With todays cameras it is relatively easy to take a good photo. Your ordinary digital camera or cell phone camera will do all the thinking for you just point and shoot. If you want to take better pictures you can use a DSLR (Digital Single-Lens Reflect) that will allow you to make some choices about how you want your camera to act and your image to look. With both cameras we will find an electronic monitor to see what we are shooting. With the DSLR we also have a small through the lens viewfinder that lets us a look through the lens with the use of a moveable mirror. The viewfinder is great on those bright days when your monitor is hard to see. The biggest difference between the two cameras are on a DSLR you have interchangeable lenses with many more adjustments or choices to change the way our photos look. Once we have determine what and where to shoot we have to make more options, such as how our lens will use the available light, like how much and how fast we want it to enter the camera and how sensitive the sensor is to the light landing on it. Most cameras can figure that out for you using their built in meters but as a photographer you may want to make some of those decisions yourself to influence the look of your image. In my last blog we talked about lighting and how that effects your images. Now I want to tell you about using that light and your ISO, Aperture and Shutter Speed controls to add new focus to your photos. The amount and the speed light enters will change the way your image looks. ISO ISO = International Organization of Standards They set the standard used to measure the sensitivity of the digital image sensor in your camera. It digitally reproduces the image you see through the lens of your camera. In film terms this was ASA film speed.

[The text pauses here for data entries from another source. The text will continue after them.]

## src/rtl/square_seq.sv

```systemverilog
`default_nettype none
// +----------------------------------------------------------------------+
// | Module   : square_seq                                                |
// | Brief    : shift-and-add squarer with a registered threshold flag    |
// | Revision : 1.0                                                       |
// +----------------------------------------------------------------------+
module square_seq #(
    parameter int WIDTH = 16
) (
    input  logic                 clk,
    input  logic                 rst_n,
    input  logic                 start,
    input  logic [WIDTH-1:0]     din,
    input  logic [2*WIDTH-1:0]   thr,
    output logic                 busy,
    output logic                 done,
    output logic [2*WIDTH-1:0]   dout,
    output logic                 over
);

    localparam int c_RW  = 2 * WIDTH;
    localparam int c_CW  = $clog2(WIDTH);
    localparam int c_LVL = $clog2(c_RW);
    localparam logic [c_CW-1:0] c_LAST = c_CW'(WIDTH - 1);

    localparam logic [1:0] c_S_IDLE = 2'd0;
    localparam logic [1:0] c_S_RUN  = 2'd1;
    localparam logic [1:0] c_S_DONE = 2'd2;

    logic [1:0]      r_state;
    logic [1:0]      w_state_nxt;
    logic [c_RW-1:0] r_mcand;
    logic [WIDTH-1:0] r_mplier;
    logic [c_RW-1:0] r_acc;
    logic [c_CW-1:0] r_cnt;
    logic [c_RW-1:0] r_thr;
    logic [c_RW-1:0] r_dout;
    logic            r_over;

    logic            w_accept;
    logic            w_step;
    logic            w_last;
    logic [c_RW-1:0] w_addend;
    logic [c_RW-1:0] w_g;
    logic [c_RW-1:0] w_p;
    logic [c_RW-1:0] w_hs;
    logic [c_RW-1:0] w_sum;

    // ------------------------------------------------------------------
    // FSM: state register
    // ------------------------------------------------------------------
    always_ff @(posedge clk) begin
        if (!rst_n) begin
            r_state <= c_S_IDLE;
        end else begin
            r_state <= w_state_nxt;
        end
    end

    // FSM: next-state logic
    always_comb begin
        w_state_nxt = r_state;
        case (r_state)
            c_S_IDLE: if (start) w_state_nxt = c_S_RUN;
            c_S_RUN:  if (r_cnt == c_LAST) w_state_nxt = c_S_DONE;
            c_S_DONE: w_state_nxt = c_S_IDLE;
            default:  w_state_nxt = c_S_IDLE;
        endcase
    end

    // FSM: outputs and datapath controls
    always_comb begin
        busy     = (r_state != c_S_IDLE);
        done     = (r_state == c_S_DONE);
        w_accept = (r_state == c_S_IDLE) && start;
        w_step   = (r_state == c_S_RUN);
        w_last   = (r_state == c_S_RUN) && (r_cnt == c_LAST);
    end

    // ------------------------------------------------------------------
    // Carry-lookahead adder: Kogge-Stone prefix of generate/propagate
    // cells, carry-in 0, carry-out dropped.
    // ------------------------------------------------------------------
    assign w_addend = r_mplier[0] ? r_mcand : '0;

    always_comb begin
        w_hs = r_acc ^ w_addend;
        w_g  = r_acc & w_addend;
        w_p  = w_hs;
        for (int k = 0; k < c_LVL; k++) begin
            w_g = w_g | (w_p & (w_g << (1 << k)));
            w_p = w_p & (w_p << (1 << k));
        end
        // group generate ending at bit i is the carry into bit i+1
        w_sum = w_hs ^ (w_g << 1);
    end

    // ------------------------------------------------------------------
    // Datapath registers
    // ------------------------------------------------------------------
    always_ff @(posedge clk) begin
        if (!rst_n) begin
            r_mcand  <= '0;
            r_mplier <= '0;
            r_acc    <= '0;
            r_cnt    <= '0;
            r_thr    <= '0;
            r_dout   <= '0;
            r_over   <= 1'b0;
        end else begin
            if (w_accept) begin
                r_mcand  <= {{WIDTH{1'b0}}, din};
                r_mplier <= din;
                r_thr    <= thr;
                r_acc    <= '0;
                r_cnt    <= '0;
            end else if (w_step) begin
                r_acc    <= w_sum;
                r_mcand  <= r_mcand << 1;
                r_mplier <= r_mplier >> 1;
                r_cnt    <= r_cnt + c_CW'(1);
            end
            if (w_last) begin
                r_dout <= w_sum;
                r_over <= (w_sum >= r_thr);
            end
        end
    end

    assign dout = r_dout;
    assign over = r_over;

endmodule
`default_nettype wire

```

## config.mk

```make
export PLATFORM = sky130hd
export DESIGN_NAME = square_seq
export DESIGN_NICKNAME = d
export VERILOG_FILES = /design/src/rtl/square_seq.sv
export SDC_FILE = /design/constraint.sdc
export NUM_CORES = 1
export LEC_CHECK = 0
export ABC_AREA = 0
export BUFFER_PORTS_ARGS = -buffer_cell sky130_fd_sc_hd__buf_4
export CAP_MARGIN = 20
export CORE_UTILIZATION = 45
export CTS_CLUSTER_SIZE = 24
export DETAILED_ROUTE_END_ITERATION = 10
export MAX_ROUTING_LAYER = met4
export PLACE_DENSITY = 0.66
export SYNTH_ARGS = -nofsm -noshare
export SYNTH_HDL_FRONTEND = slang
export SYNTH_SLANG_ARGS = --single-unit
```

## constraint.sdc

```tcl
create_clock -name clk -period 3.8 [get_ports clk]
set_input_delay 0.38 -clock clk [delete_from_list [all_inputs] [get_ports clk]]
set_output_delay 0.38 -clock clk [all_outputs]
set_load 0.01 [all_outputs]
```

* Yosys cells after proc, flatten, opt, wreduce, memory -nomap -nowiden
Index checks and enable logic that the tools add are counted.
Storage, ports and cells: register bits 151, word-level logic and storage cells 49, bits of input ports 51
Operators by class: eq/ne operators 5, add/sub/neg operators 1, reduce and logical (&&, ||, !) cells 7, muxes and demuxes 8, magnitude comparators 1, bitwise gates (word level) 18
Operators with widths (number):
- bitwise AND 31 bit | 10
- OR 31 bit | 5
- two-way mux 16 bit | 4
- bitwise XOR 32 bit | 2
- greater-or-equal comparator 32 bit | 1
- two-way mux 32 bit | 1
- adder 4 x 1 -> 4 bit, second input constant | 1
- == test 4 bit, second input constant | 1
- two-way mux 2 bit | 2
- one-hot mux 2 bit (2 select lines) | 1
- nonzero test 2 bit | 2
- == test 2 x 1 -> 1 bit, second input constant | 1
- == test 2 bit, second input constant | 1
- logical AND 1 bit | 2
- logical NOT 2 bit | 1
- inequality test 2 x 1 -> 1 bit, second input constant | 1
- inequality test 2 bit, second input constant | 1
- AND reduction 2 bit | 1
- OR reduction 2 bit | 1
- NOT 1 bit | 1

* Logic depth before layout (Yosys ltp)
Gate-level depths: netlist of the first run.
depth in word-level cells 14, depth in mapped cells 22

* Least setup slack after synthesis of the first run
Ideal clock, no wire load.
path type register -> register, start point reg r_mplier[0], end point reg r_over, in the netlist over, data arrival time 3.736 ns, stages on the path, launching flop included 20, library setup time 0.125 ns, path slack -0.062 ns, required time 3.675 ns, cell sequence dfxtp_1 clkbuf_1 and2_1 ha_1 buf_6 and2_4 a221o_1 a311oi_4 o211ai_2 a41oi_2 xor2_1 inv_1 ha_1 a21o_1 a21o_1 a21oi_1 o311a_1 o21ai_0 o21ai_0 a31oi_1
RTL lines:
- start: declaration | line 33 | logic [WIDTH-1:0] r_mplier;
- start signal: assignment | line 113 | r_mplier <= din;
- start signal: assignment | line 120 | r_mplier <= r_mplier >> 1;
- two-way mux 32 bit (*) | line 84 | assign w_addend = r_mplier[0] ? r_mcand : '0;
- bitwise XOR 32 bit or bitwise AND 31 bit (tied branches) | line 87, 88
- bitwise AND 31 bit | line 91 | w_g = w_g | (w_p & (w_g << (1 << k)));
- OR 31 bit | line 91
- bitwise AND 31 bit | line 91
- OR 31 bit | line 91
- bitwise AND 31 bit | line 91
- OR 31 bit | line 91
- bitwise AND 31 bit or OR 31 bit (tied branches) | line 91
- OR 31 bit or bitwise AND 31 bit (tied branches) | line 91
- OR 31 bit | line 91
- bitwise XOR 32 bit (*) | line 95 | w_sum = w_hs ^ (w_g << 1);
- net w_sum[25] | line 47 | logic [c_RW-1:0] w_sum;
- greater-or-equal comparator 32 bit (*) | line 125 | r_over <= (w_sum >= r_thr);
- end signal: assignment | line 125
- end: declaration | line 38 | logic r_over;
The timed path passes the listed nets; every way through them passes the cells marked *. A chain may end at the register's enable or synchronous reset.

* Worst setup path in the final report of the first run
start point reg r_mplier[0], end point reg r_over, in the netlist over
RTL lines (line):
- two-way mux 32 bit (*) | 84
- bitwise XOR 32 bit or bitwise AND 31 bit (tied branches) | 87, 88
- bitwise AND 31 bit | 91
- OR 31 bit | 91
- bitwise AND 31 bit | 91
- OR 31 bit | 91
- bitwise AND 31 bit | 91
- OR 31 bit | 91
- bitwise AND 31 bit | 91
- OR 31 bit (2 in series) | 91
- bitwise XOR 32 bit (*) | 95
- net w_sum[21] | 47
- greater-or-equal comparator 32 bit (*) | 125
Marked as above.

==> run metrics, run 1 <==
DP HPWL 16,300 µm; post-synthesis mux area share 0%; Worst setup EP type register; Seq cells post-synth 151; cell count of the worst reg-to-reg path 19; Setup TNS Final 0 ns; Layout Nets 1,314; largest family of logic cells by synthesized area compound AO/OA/AOI/OAI gates; Initial Util 45.9%; Routed WL 22,900 µm; asr flop ratio synth 0%; Worst Path Class, Setup reg2reg; critical path's largest stage delay 0.36 ns; Iteration-0 DRC Markers 427; Clock Path Buffers 2; maximum VDD drop 0.000300 V; Buffers on Ports 85; Hold Path Depth 3; number of routed nets with antenna violations 0; Critical Path Source Type register; Primary FF master, synth dfxtp_1; count of different cell masters after synthesis 67; Final setup viols 0; Clock transition at path regs 0.07 ns; drt via density 5.47; Placed Area 9720 µm²; FP Rows 50; critical path's slowest cell dfxtp_4; Synth Area in Simple Gates 20.3%; Post-Syn Area 8550 µm²; Tcrit/Tclk final 95.4%; DRC violations left 0; FMAX 276 MHz; Hold-fix buffers, CTS 0; CORE AREA 18,600 µm²; delay-heaviest family, CP compound AO/OA/AOI/OAI gates; CTS H-tree depth 4; wire per inst 15.8 µm; Post-Layout Inst Area 10,600 µm²; clk_lat worst skew 0.43 ns; Final Critical Period 3.63 ns; post-layout total power 3.82 mW; worst-path maximum fanout 15; WP data required 4.12 ns; Lkg Pwr 4.53 nW; Total GRT Usage 24.4%; Die W 140 µm; outcome completed; Max Cap Violations 0; detailed-route via count 7,906; CTS root buf clkbuf_16; register area share after synthesis 35.4%; area grow syn2layout 24.5%; die area 19,600 µm²; synth warn 0; Gate Count Post-Synth 1,084; crit path cell chain buf_4, and2_1, ha_1, a21oi_1, o21bai_1, a21oi_1, o211ai_2, buf_4, buf_4, nand2_2, xnor2_2, ha_1, a21o_1, a21o_1, a21oi_1, o311a_1, o21ai_1, o21ai_1, a31oi_1; Setup Skew 0.00860 ns; Mapped Nets 1,200; compound-gate portion of the synthesized area 26.0%; Buf/Inv on CP 3; Worst slew margin 43.6%; Post-synth EDFFs 0; die height 140 µm; drt pass-1 iters 4; XOR/XNOR Fraction of Synth Area 3.06%; Antenna Cells 0; CTS tree built; Post-Synth Adder-Cell Area 9.60%; final cell utilization of the core 57.1%; IO Count 86; largest net degree at the start of global routing 82; total gr overflow 0; power per cell area 359 nW/µm²; Tightest Hold Check Type in2reg; total clock sinks 151; first-pass GRT wire length 36,600 µm; share of post-route cells with drive strength above 1 20.4%; Data arrival, critical path 3.94 ns; antenna violations before repair 0; vias in the first global route 7,521; CTS Buf Count 17; synthesized area per cell 7.89 µm²; Final Max Tran Viols 0; final hold vios 0; placer's final routability congestion estimate 0.923; Tightest Pin Transition 0.846 ns; Stages on worst setup path 19
==> tightest hold or removal path: stages <==
cell	delay, ns
buf_4	0.11
nand2_1	0.04
a21boi_0	0.06
==> synthesized netlist by cell type (6+ instances only) <==
cell type	count	area, µm²
buf_2	7	35.0
nand2_1	239	897
inv_1	59	221
and2_1	32	200
a21boi_0	73	548
a22oi_1	32	240
nand4_1	15	93.8
o22ai_1	10	62.6
nand3_1	20	100
a211oi_1	10	75.1
a21oi_1	77	385
a21o_1	28	210
dfxtp_1	151	3020
nand2b_1	6	37.5
o211ai_1	6	45.0
xor2_1	14	123
ha_1	64	801
clkbuf_1	48	180
a21boi_1	6	45.0
xnor2_1	14	123
buf_1	7	26.3
o21ai_1	12	60.1
nor3_1	9	45.0
nor2b_1	9	56.3
nor2_1	44	165
o21ai_0	24	120
==> placed cells by master (no fill, tap or decap), drive strengths merged, types with 3 or more instances in the layout <==
| cell | Yosys | final |
|---|---|---|
| a211oi | 11 | 11 |
| a21boi | 79 | 79 |
| a21o | 28 | 28 |
| a21oi | 78 | 78 |
| a22oi | 32 | 32 |
| a311oi | 3 | 3 |
| a31oi | 5 | 5 |
| and2 | 33 | 33 |
| and3 | 3 | 3 |
| buf | 16 | 159 |
| bufinv | 0 | 3 |
| clkbuf | 48 | 17 |
| clkinv | 0 | 3 |
| clkinvlp | 0 | 4 |
| dfxtp | 151 | 151 |
| ha | 64 | 64 |
| inv | 59 | 64 |
| nand2 | 239 | 239 |
| nand2b | 6 | 6 |
| nand3 | 20 | 20 |
| nand4 | 15 | 15 |
| nor2 | 44 | 44 |
| nor2b | 9 | 9 |
| nor3 | 10 | 10 |
| nor3b | 3 | 3 |
| o2111ai | 3 | 3 |
| o211a | 5 | 5 |
| o211ai | 7 | 7 |
| o21a | 4 | 4 |
| o21ai | 36 | 36 |
| o21bai | 5 | 5 |
| o22ai | 10 | 10 |
| or3 | 3 | 3 |
| xnor2 | 15 | 15 |
| xor2 | 14 | 14 |
==> layer usage <==
layer | vias up | global-route usage [%] | share of wire, %
met2 | 150 | 41.2 | 49
met1 | 3725 | 28.9 | 45
li1 | 3983 | - | -
met3 | 48 | 4.13 | 3.2
met4 | 0 | 9.43 | 2.6
met5 | - | - | 0
==> power breakdown <==
group | internal (mW) | leakage, nW | switching [mW]
clock network | 1.05 | 0.289 | 0.732
logic | 0.158 | 3.01 | 0.221
registers | 1.63 | 1.23 | 0.0321
total | 2.84 | 4.53 | 0.985
==> metrics by stage <==
| step | hold WS (ns) | std cells | worst slack [ns] |
|---|---|---|---|
| after floorplan | 0.437 | 1084 | 0.0192 |
| after global placement | 0.445 | 1404 | 0.108 |
| after detailed placement | 0.445 | 1404 | 0.0230 |
| after CTS | 0.187 | 1436 | 0.0456 |
| after global routing | 0.196 | 1445 | -0.00360 |
| final | 0.200 | 1445 | 0.173 |
==> what timing repair did <==
action | CTS | global route
pin swaps | 0 | 25
gates cloned | 0 | 0
gates resized for setup | 1 | 45
setup endpoints to repair | 1 | 1
endpoints found under the hold margin | 0 | 0
setup buffers | 0 | 9
==> cells by family (layout without fill, tap and decap cells) <==
group / Yosys count / after routing
simple gates: 393 / 393
compound gates: 323 / 323
flops: 151 / 151
buf+inv: 123 / 250
fa+ha+maj: 65 / 65
xor+xnor: 29 / 29
==> worst paths after layout <==
check,start,endpoint,slack (ns)
max,r_mplier[0],over,0.17
min,thr[1],r_thr[1],0.20
max reg2reg,r_mplier[0],over,0.17
min reg2reg,dout[19],dout[19],0.45
==> layout make-up <==
cell class | instances | area (µm²)
clock buffer | 17 | 425
clock inverter | 15 | 193
fill | 1778 | 8000
inverter | 59 | 221
multi-input combinational | 810 | 5290
sequential | 151 | 3030
tap | 234 | 293
timing repair buffer | 159 | 1200
==> flip-flops by register name (all words and copies together) (netlist names) <==
| signal | flops |
|---|---|
| dout | 32 |
| r_state | 2 |
| r_mcand | 32 |
| r_mplier | 16 |
| r_thr | 32 |
| over | 1 |
| r_acc | 32 |
| r_cnt | 4 |
Note: power is estimated with default switching activity, not from simulation.
==> run 2: changes to the inputs <==
--- a/config.mk
+++ b/config.mk
@@ -8,11 +8,10 @@
 export ABC_AREA = 0
 export BUFFER_PORTS_ARGS = -buffer_cell sky130_fd_sc_hd__buf_4
 export CAP_MARGIN = 20
-export CORE_UTILIZATION = 45
+export CORE_UTILIZATION = 25
 export CTS_CLUSTER_SIZE = 24
 export DETAILED_ROUTE_END_ITERATION = 10
 export MAX_ROUTING_LAYER = met4
-export PLACE_DENSITY = 0.66
 export SYNTH_ARGS = -nofsm -noshare
 export SYNTH_HDL_FRONTEND = slang
 export SYNTH_SLANG_ARGS = --single-unit
==> run metrics, run 2 (same netlist as run 1, synthesis figures left out) <==
Clock transition at path regs 0.07 ns (about the same); WP data required 4.12 ns (about the same); first-pass GRT wire length 41,700 µm (+14%); Final Critical Period 3.64 ns (+0.0155 ns); power per cell area 340 nW/µm² (-5.4%); crit path cell chain and2_1, ha_4, and2_4, a221o_1, buf_4, o221ai_2, o211ai_1, a211oi_2, xor2_1, inv_1, ha_1, a21oi_2, o311a_1, o21ai_1, o21ai_1, a31oi_1; Antenna Cells 0 (unchanged); Iteration-0 DRC Markers 475 (+11%); drt via density 4.75 (-13%); CORE AREA 33,600 µm² (+80%); Die W 187 µm (+34%); Routed WL 26,000 µm (+14%); Tightest Pin Transition 0.883 ns (+0.0369 ns); wire per inst 15.6 µm (-1.2%); total clock sinks 151 (unchanged); Hold Path Depth 3 (unchanged); Worst setup EP type register; cell count of the worst reg-to-reg path 16 (-3); Hold Slack 0.194 ns (-0.00558 ns); critical path's largest stage delay 0.40 ns (+0.04 ns); commonest non-fill, non-tap cell in the layout nand2_1; Setup Skew 0.0125 ns (+0.00391 ns); cell mode on critical path o21ai_1; Final Max Tran Viols 0 (unchanged); worst-path maximum fanout 7 (-8); CTS tree built; number of routed nets with antenna violations 0 (unchanged); Initial Util 25.4% (-20 points); placer's final routability congestion estimate 0.882 (-4.4%); Hold-fix buffers, CTS 0 (unchanged); layout filler cell count 3,570 (+100%); most frequent cells in the layout 237 x nand2_1, 164 x buf_4, 150 x dfxtp_1, 73 x a21boi_0, 64 x a21oi_1; IO Count 86 (unchanged); Critical Path Source Type register; Register Area 3030 µm² (unchanged); largest net degree at the start of global routing 82 (unchanged); Worst Setup Slack, final 0.158 ns (-0.0155 ns); Worst Path Class, Setup reg2reg; P_int 2.69 mW (-5.3%); DRC violations left 0 (unchanged); total gr overflow 0 (unchanged); Logic pwr share 10.5% (+0.6 points); Clock Path Buffers 2 (unchanged); FP Rows 67 (+34%); final hold vios 0 (unchanged); drt pass-1 iters 5 (+1); maximum VDD drop 0.000318 V (+6.1%); post-layout total power 3.78 mW (-1.2%); CTS Buf Count 17 (unchanged); Final setup viols 0 (unchanged); die area 34,900 µm² (+79%); Placed Cells 1,617 (+15%); Total GRT Usage 15.4% (-9.0 points); die height 187 µm (+34%); antenna violations before repair 0 (unchanged); DP HPWL 19,300 µm (+18%); Max Cap Violations 0 (unchanged); CTS H-tree depth 4 (unchanged); multi-input combinational cell area 5450 µm² (+3.1%); critical path's slowest cell dfxtp_4; Tcrit/Tclk final 95.8% (+0.41 points); Reg power frac 44.0% (+0.4 points); FMAX 275 MHz (-0.42%); Clk pwr share 45.5% (-1.0 points); Buffers on Ports 85 (unchanged); detailed-route via count 7,907 (+0.013%); Layout Nets 1,321 (+0.53%); Data arrival, critical path 3.96 ns (+0.02 ns); Setup TNS Final 0 ns (unchanged); outcome completed; Tightest Hold Check Type in2reg; Post-Layout Cell Count 1,666 (+15%); clk_lat worst skew 0.44 ns (about the same); area grow syn2layout 30.1%; CTS root buf clkbuf_16; Worst slew margin 41.1% (-2.5 points); vias in the first global route 7,911 (+5.2%); sw power 1.09 mW (+11%); share of post-route cells with drive strength above 1 22.7% (+2.3 points); sw frac 28.9% (+3.1 points); DP Worst Slack -0.0714 ns (-0.0944 ns); Lkg Pwr 4.57 nW (+0.84%)
[run 2: timing repair]
| item | CTS | global route |
|---|---|---|
| setup buffers | 1 | 16 |
| pin swaps | 8 | 33 |
| gates cloned | 0 | 0 |
| gates resized for setup | 7 | 70 |
| setup endpoints to repair | 1 | 1 |
[run 2: worst max-delay path: cells and delay by family (launching register included)]
kind                       cells  cell delay, ns
xor gates and xnor gates       1            0.26
and+or+nand+nor                2            0.33
AOI/OAI and AO/OA              9            1.77
adders and majority gates      2            0.51
buffers and inverters          2            0.24
DFF                            1            0.40
[run 2: final cells by class]
class,instances,share of cell area [%]
Clock buffer,17,3.82
Clock inverter,15,1.59
Inverter,59,1.99
Multi-Input combinational cell,810,49.0
Sequential cell,151,27.2
Tap cell,448,5.04
Timing Repair Buffer,166,11.3
[run 2: stage by stage]
step / area, µm² / util, %
detailed placement: 10000 / 29.7
global route: 11100 / 33.1
floorplan: 8560 / -
finish: 11100 / 33.1
CTS: 10600 / 31.6
global placement: 10000 / 29.7
[run 2: worst paths after layout]
check                    from          end  slack [ns]
setup / recovery  r_mplier[0]         over        0.16
hold / removal        thr[28]    r_thr[28]        0.19
setup reg to reg  r_mplier[0]         over        0.16
hold reg to reg   r_mcand[22]  r_mcand[23]        0.46
[run 2: per-layer routing]
layer / up-vias / GRT usage, % / part of all wire, %
li1: 4002 / - / -
met1: 3747 / 18.1 / 45
met2: 129 / 27.4 / 51
met3: 29 / 2.40 / 2.7
met4: 0 / 3.72 / 1.5
met5: - / - / 0
[run 2: power groups by stage]
stage	combinational (mW)	clock, mW	sequential [mW]
floorplan	0.240	0	1.69
global placement	0.374	0	1.70
detailed placement	0.380	0	1.70
CTS	0.382	1.75	1.66
global route	0.446	1.82	1.67
finish	0.396	1.72	1.66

In bright daylight an ISO setting of 100-200 will suffice. Need to use a flash maybe 400 - 800 ISO will work. Aperture [A] and Shutter Speed [S] are the two controls we will look at next. We need to decide how the light enters the lens to activate the image sensor. For this we use the Aperture [A].
When the aperture is very small, the light entering is highly collimated, which means all the rays are parallel to each other. This results in a sharp focus for all the light that comes in. When the aperture is more open, only the rays which closely match the focus point are collimated — which means that whatever you've focused on is sharp, but farther or closer parts of the scene will be increasingly blurry. In combination with ISO speed and aperture opening we need to know how long to leave the aperture open for this is called Shutter Speed [S].
Shutter speed allows the impression of motion in an image. Slow shutter speed blurs fast motion, giving the impression of greater motion of the camera or subject. It can enhance the image by making athletes or cars look like they're going very fast. It also can detract from the image if the subject is not intended to be moving, like a portrait or Landscapes, So using different variations of ISO, Aperture and Shutter speeds will help produce different looks to your image. Motion Blur is a tool used to emphasize a subject, here speed and a slow shutter are used to produce the blur effect. The top image was shot with a fast shutter speed 1/1600sec and freezes the moving image while the bottom shot at a slower speed 1/30sec is open long enough for the subject to move and cause a blur in the image.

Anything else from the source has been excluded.